Task statement: Search the entries for the word "strobes" and return every line where it is found.

[[ Listed records, beginning ]]

**config.mk**
```make
export PLATFORM = sky130hd
export DESIGN_NAME = gb_bus_decode_flat
export DESIGN_NICKNAME = d
export VERILOG_FILES = /design/src/logic/gb_map_pkg.sv /design/src/logic/gb_bus_if.sv /design/src/logic/gb_bus_decode.sv /design/src/flat_wrapper.sv
export VERILOG_INCLUDE_DIRS = /design/src /design/src/include
export SDC_FILE = /design/constraint.sdc
export NUM_CORES = 1
export LEC_CHECK = 0
export ABC_AREA = 1
export CORE_UTILIZATION = 60
export DETAILED_ROUTE_END_ITERATION = 7
export DONT_BUFFER_PORTS = 1
export PLACE_DENSITY = 0.76
export SYNTH_ARGS = -nofsm -noshare
export SYNTH_HDL_FRONTEND = slang
export SYNTH_SLANG_ARGS = --single-unit
```
**constraint.sdc**
```tcl
create_clock -name clk -period 2 [get_ports clk]
set_input_delay 0 -clock clk [delete_from_list [all_inputs] [get_ports clk]]
set_output_delay 0 -clock clk [all_outputs]
set_load 0.03 [all_outputs]
```
**src/include/gb_config.svh**
```systemverilog
/*
 * Sizes and constants for the system-bus core.
 * IRAM width sets the echo alias of c000-fdff; HRAM holds 2**AW - 1 bytes
 * because ffff is taken by IE. DIV period must be a power of two.
 */
`ifndef GB_CONFIG_SVH
`define GB_CONFIG_SVH

// --------------------
// memories
`define GB_IRAM_AW 13 // 8 KB internal ram
`define GB_HRAM_AW 7  // 127 bytes high ram, top entry unused

// --------------------
// timer
`define GB_DIV_PERIOD 256 // clocks per DIV step

// --------------------
// boot
`define GB_FAST_BOOT_FLAG 8'h42 // seen at ff50 by the boot ROM on fast boot

`endif

```
**src/logic/gb_map_pkg.sv**
```systemverilog
/*
 * Memory map types for the CPU bus.
 * Only the regions this core serves are listed; video, audio and OAM
 * ranges fall into unmapped and read as ff.
 */
package gb_map_pkg;

	// region hit by the current cpu address
	typedef enum logic [3:0] {
		rom,      // 0000-7fff cartridge rom, boot overlay at the bottom
		cram,     // a000-bfff cartridge ram
		vram,     // 8000-9fff, not implemented here
		iram,     // c000-fdff incl. echo
		hram,     // ff80-fffe
		joy,
		timer,
		irq_en,
		irq_flag,
		boot_ctl,
		unmapped
	} region_e;

	// --------------------
	// register addresses
	localparam logic [15:0] joy_addr      = 16'hff00;
	localparam logic [15:0] timer_base    = 16'hff04; // DIV, TIMA, TMA, TAC
	localparam logic [15:0] if_addr       = 16'hff0f;
	localparam logic [15:0] boot_ctl_addr = 16'hff50;
	localparam logic [15:0] ie_addr       = 16'hffff;

endpackage

```
**src/logic/gb_bus_if.sv**
```systemverilog
/*
 * Internal CPU bus, driven by the decoder only.
 * rd and wr are single-cycle strobes, there is no handshake.
 */
`timescale 1ns/1ps

interface gb_bus_if;

	logic [15:0]         addr;
	logic [7:0]          wdata;
	logic                rd;
	logic                wr;
	gb_map_pkg::region_e region; // decoded once, in the decoder

	// decoder side
	modport dec (output addr, output wdata, output rd, output wr, output region);

	// peripherals and rams, listen only
	modport per (input addr, input wdata, input rd, input wr, input region);

endinterface

```
**src/logic/gb_bus_decode.sv**
```systemverilog
/*
 * Address decode and registered read path.
 * cpu_rdata is valid one cycle after rd or irq_ack and holds until the next one.
 * RAM data is already registered in the RAM, so it bypasses rdata_q.
 * Boot overlay covers 0000-00ff until a write with bit 0 set hits ff50.
 */
`timescale 1ns/1ps
`include "gb_config.svh"

module gb_bus_decode (
	input  logic        clk,
	input  logic        reset,
	input  logic        fast_boot,
	input  logic [15:0] cpu_addr,
	input  logic [7:0]  cpu_wdata,
	input  logic        cpu_rd,
	input  logic        cpu_wr,
	input  logic        irq_ack,
	gb_bus_if.dec       bus,
	input  logic [7:0]  joy_rdata,
	input  logic [7:0]  timer_rdata,
	input  logic [7:0]  irq_rdata,
	input  logic [7:0]  ram_rdata,
	input  logic [7:0]  cart_data,
	input  logic [7:0]  boot_rom_data,
	input  logic [7:0]  irq_vec,
	output logic [7:0]  cpu_rdata,
	output logic        cart_rd,
	output logic        cart_wr
);

	gb_map_pkg::region_e region;
	logic       boot_on;   // boot rom overlay active
	logic       boot_win;  // address inside the overlay
	logic       ram_hit;
	logic       cart_hit;
	logic [7:0] rd_mux;
	logic [7:0] rdata_q;
	logic       ram_sel_q; // last read came from a ram

	// --------------------
	// region decode
	always_comb begin
		region = gb_map_pkg::unmapped;
		if (!cpu_addr[15])
			region = gb_map_pkg::rom;
		else if (cpu_addr[15:13] == 3'b100)
			region = gb_map_pkg::vram;
		else if (cpu_addr[15:13] == 3'b101)
			region = gb_map_pkg::cram;
		else if (cpu_addr < 16'hfe00)
			region = gb_map_pkg::iram;                // c000 up to the end of echo
		else if (cpu_addr == gb_map_pkg::ie_addr)
			region = gb_map_pkg::irq_en;              // must win over hram
		else if (cpu_addr[15:7] == 9'h1ff)
			region = gb_map_pkg::hram;
		else if (cpu_addr == gb_map_pkg::joy_addr)
			region = gb_map_pkg::joy;
		else if (cpu_addr[15:2] == gb_map_pkg::timer_base[15:2])
			region = gb_map_pkg::timer;
		else if (cpu_addr == gb_map_pkg::if_addr)
			region = gb_map_pkg::irq_flag;
		else if (cpu_addr == gb_map_pkg::boot_ctl_addr)
			region = gb_map_pkg::boot_ctl;
	end

	assign bus.addr   = cpu_addr;
	assign bus.wdata  = cpu_wdata;
	assign bus.rd     = cpu_rd;
	assign bus.wr     = cpu_wr;
	assign bus.region = region;

	assign boot_win = boot_on && (cpu_addr[15:8] == 8'h00);
	assign ram_hit  = (region == gb_map_pkg::iram) || (region == gb_map_pkg::hram);
	assign cart_hit = (region == gb_map_pkg::rom) || (region == gb_map_pkg::cram);

	// cartridge sees cpu_addr directly, only the strobes come from here
	assign cart_rd = cpu_rd && cart_hit && !boot_win;
	assign cart_wr = cpu_wr && cart_hit; // writes go to the mbc even under the overlay

	// --------------------
	// read mux
	always_comb begin
		rd_mux = 8'hff; // vram, unmapped, and ram (taken from the ram port)
		if (irq_ack)
			rd_mux = irq_vec;
		else begin
			case (region)
				gb_map_pkg::rom:      rd_mux = boot_win ? boot_rom_data : cart_data;
				gb_map_pkg::cram:     rd_mux = cart_data;
				gb_map_pkg::joy:      rd_mux = joy_rdata;
				gb_map_pkg::timer:    rd_mux = timer_rdata;
				gb_map_pkg::irq_en,
				gb_map_pkg::irq_flag: rd_mux = irq_rdata;
				gb_map_pkg::boot_ctl: begin
					if (fast_boot && boot_on)
						rd_mux = `GB_FAST_BOOT_FLAG;
				end
				default:              rd_mux = 8'hff;
			endcase
		end
	end

	always_ff @(posedge clk) begin
		if (reset) begin
			rdata_q   <= 8'hff; // bus idles high
			ram_sel_q <= 1'b0;
			boot_on   <= 1'b1;
		end else begin
			if (cpu_rd || irq_ack) begin
				rdata_q   <= rd_mux;
				ram_sel_q <= cpu_rd && !irq_ack && ram_hit;
			end
			if (cpu_wr && (region == gb_map_pkg::boot_ctl) && cpu_wdata[0])
				boot_on <= 1'b0; // one way, only reset brings it back
		end
	end

	// ram output holds until its next read, same latency as rdata_q
	assign cpu_rdata = ram_sel_q ? ram_rdata : rdata_q;

	// --------------------
	// cpu strobe rules
	a_rd_wr_excl: assert property (@(posedge clk) disable iff (reset) !(cpu_rd && cpu_wr));
	a_ack_no_rd:  assert property (@(posedge clk) disable iff (reset) !(irq_ack && cpu_rd));

endmodule

```
**src/flat_wrapper.sv**
```systemverilog
// flat-port wrapper written by rule: the top's interface ports become plain ports
module gb_bus_decode_flat 
  (clk, reset, fast_boot, cpu_addr, cpu_wdata, cpu_rd, cpu_wr, irq_ack, joy_rdata, timer_rdata, irq_rdata, ram_rdata, cart_data, boot_rom_data, irq_vec, cpu_rdata, cart_rd, cart_wr, bus_addr, bus_wdata, bus_rd, bus_wr, bus_region);
  gb_bus_if bus_i ();
  input  logic clk;
  input  logic reset;
  input  logic fast_boot;
  input  logic [15:0] cpu_addr;
  input  logic [7:0] cpu_wdata;
  input  logic cpu_rd;
  input  logic cpu_wr;
  input  logic irq_ack;
  input  logic [7:0] joy_rdata;
  input  logic [7:0] timer_rdata;
  input  logic [7:0] irq_rdata;
  input  logic [7:0] ram_rdata;
  input  logic [7:0] cart_data;
  input  logic [7:0] boot_rom_data;
  input  logic [7:0] irq_vec;
  output logic [7:0] cpu_rdata;
  output logic cart_rd;
  output logic cart_wr;
  output wire logic [$bits(bus_i.addr)-1:0] bus_addr;
  output wire logic [$bits(bus_i.wdata)-1:0] bus_wdata;
  output wire logic [$bits(bus_i.rd)-1:0] bus_rd;
  output wire logic [$bits(bus_i.wr)-1:0] bus_wr;
  output wire logic [$bits(bus_i.region)-1:0] bus_region;
  assign bus_addr = bus_i.addr;
  assign bus_wdata = bus_i.wdata;
  assign bus_rd = bus_i.rd;
  assign bus_wr = bus_i.wr;
  assign bus_region = bus_i.region;
  gb_bus_decode u_core (.clk(clk), .reset(reset), .fast_boot(fast_boot), .cpu_addr(cpu_addr), .cpu_wdata(cpu_wdata), .cpu_rd(cpu_rd), .cpu_wr(cpu_wr), .irq_ack(irq_ack), .bus(bus_i), .joy_rdata(joy_rdata), .timer_rdata(timer_rdata), .irq_rdata(irq_rdata), .ram_rdata(ram_rdata), .cart_data(cart_data), .boot_rom_data(boot_rom_data), .irq_vec(irq_vec), .cpu_rdata(cpu_rdata), .cart_rd(cart_rd), .cart_wr(cart_wr));
endmodule
```
==> results.py, run 1 <==
metrics = {
    "critical_path": {
        "end_kind": "flop",
        "crit_path_cell_trace": "nand2_1 > nand3_1 > nand2_1 > a21oi_1 > nand3b_1 > nand2_1 > nand2_1 > dlygate4sd3_1",
        "cpMostUsedCell": "nand2_1",
        "cp_slowest_cell": "dlygate4sd3_1",
        "arrival_ns": 2.06,
        "reg2reg_from": "u_core.boot_on",
        "worst_setup_path_start_kind": "flop",
        "crit_fanout": 6,
        "startpoint": "u_core.boot_on",
        "critical_path_class": "flop to flop",
        "cp_num_buf_inv": 1,
        "worstPathRequired_ns": 2.17,
        "cp_slowest_stage_delay_ns": 0.58,
        "crit_family": "simple AND/OR/NAND/NOR gates",
    },
    "placed_design": {
        "gp_congestion": 0.7677,
        "portBuffers": 0,
        "post-dp-hpwl_um": 2994,
    },
    "clocking": {
        "clock_path_buffers": 2,
        "numClockSinks": 10,
        "ctsHoldBuffers": 19,
        "path_clk_slew_ns": 0.08,
        "worstSkewPairLatency_ns": 0.28,
        "ctsResizeCount": 0,
        "cts-root-buf": "clkbuf_4",
        "cts-buffers-inserted": 3,
        "cts_tree": "done",
        "htree_levels": 1,
        "cts_setup_buffers": 0,
    },
    "floorplanning": {
        "coreArea_um2": 2255,
        "start_util_pct": 65.21,
        "die_h_um": 51.50,
        "rows": 17,
        "io_pins": 126,
        "die-area_um2": 2652,
        "die-width_um": 51.50,
    },
    "synth": {
        "netlist_area_um2": 1470,
        "syn-num-nets": 343,
        "yosys-top-cells-count": "nand2_1 (95), buf_4 (26), nor2_1 (23), inv_1 (21), a21oi_1 (14)",
        "ys_warn_count": 0,
        "yosysTopAreaCell": "nand2_1",
        "syn_area_per_cell_um2": 5.720,
        "synthCells": 257,
        "async_reset_ff_share_pct": 0,
        "ys_seq_elements": 10,
        "synth.most_common_cell": "nand2_1",
        "synth_edf_count": 0,
        "synth_cell_types": 29,
        "synth_top_area_share_pct": 24.26,
        "synth_ff_type": "dfxtp_1",
        "synth_seq_area_share_pct": 13.62,
        "synth_area_leaders": "nand2_1 (24%), dfxtp_1 (14%), buf_4 (13%)",
    },
    "layout": {
        "final_util_pct": 67.81,
        "area_growth_pct": 4.000,
        "drive_gt1_share_pct": 13.15,
        "nets": 338,
        "n_antenna_cell": 0,
    },
    "sta": {
        "drv_slew": 0,
        "finalHoldViolations": 0,
        "setup_violations": 0,
        "period_share_pct": 94.37,
        "setup_tns_ns": 0,
        "fmax_mhz": 529.8,
        "skew_ns": 0.01078,
        "relSlewSlack_pct": 48.85,
        "layout_min_cycle_time_ns": 1.887,
        "worst_slew_pin_slew_ns": 0.7645,
        "rsz0062_at_grt": "false",
    },
    "job": {
        "drv_cap": 0,
    },
    "power": {
        "ir_worst_vdd_mv": 0.2977,
        "power_density_nw_per_um2": 406.1,
        "leakage_nw": 0.7494,
    },
    "global_route": {
        "grt_overflow": 0,
        "grt_max_degree": 12,
        "grt_usage_pct": 31.98,
        "antenna_found_initial": 0,
        "grt_pass1_wl_um": 6251,
        "grt_pass1_vias": 1372,
    },
    "detailed_routing": {
        "route.detailed.drc": 0,
        "ant_nets": 0,
        "dr.pass1.iters": 5,
        "avgViaCountPerCell": 5.728,
        "drt_iter0_drc": 55,
        "drt-total-wl_um": 4262,
        "wl_per_cell_um": 15.28,
        "vias": 1598,
    },
    "min_path": {
        "hold_path_class": "primary input to primary output",
        "min_from": "cpu_wdata[6]",
    },
    "status": {
        "status": "finished, final reports clean",
    },
}
[cell usage in the layout (no fill, tap or decap)]
cell            n
buf_4           1
nor4_1          1
or2_2           1
dlygate4sd3_1  19
nand3_1        11
nand3b_1        3
a21oi_2         1
nor3_1          1
nor3_2          1
nor2_4          2
o21bai_1        1
nor3_4          1
nand2_2         6
nand4_1         5
nand2_1        95
a221oi_1        6
mux2_2          8
clkbuf_8        1
a21oi_1        14
inv_2           4
nand2_4         1
o21ai_0         4
nor2_2          3
or2_1           1
clkbuf_4        3
inv_1          21
a21o_1          1
o2bb2ai_1       2
dfxtp_1        10
nor2_1         23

[[ Listed records, end ]]

Answer to this problem:
 * rd and wr are single-cycle strobes, there is no handshake.
	// cartridge sees cpu_addr directly, only the strobes come from here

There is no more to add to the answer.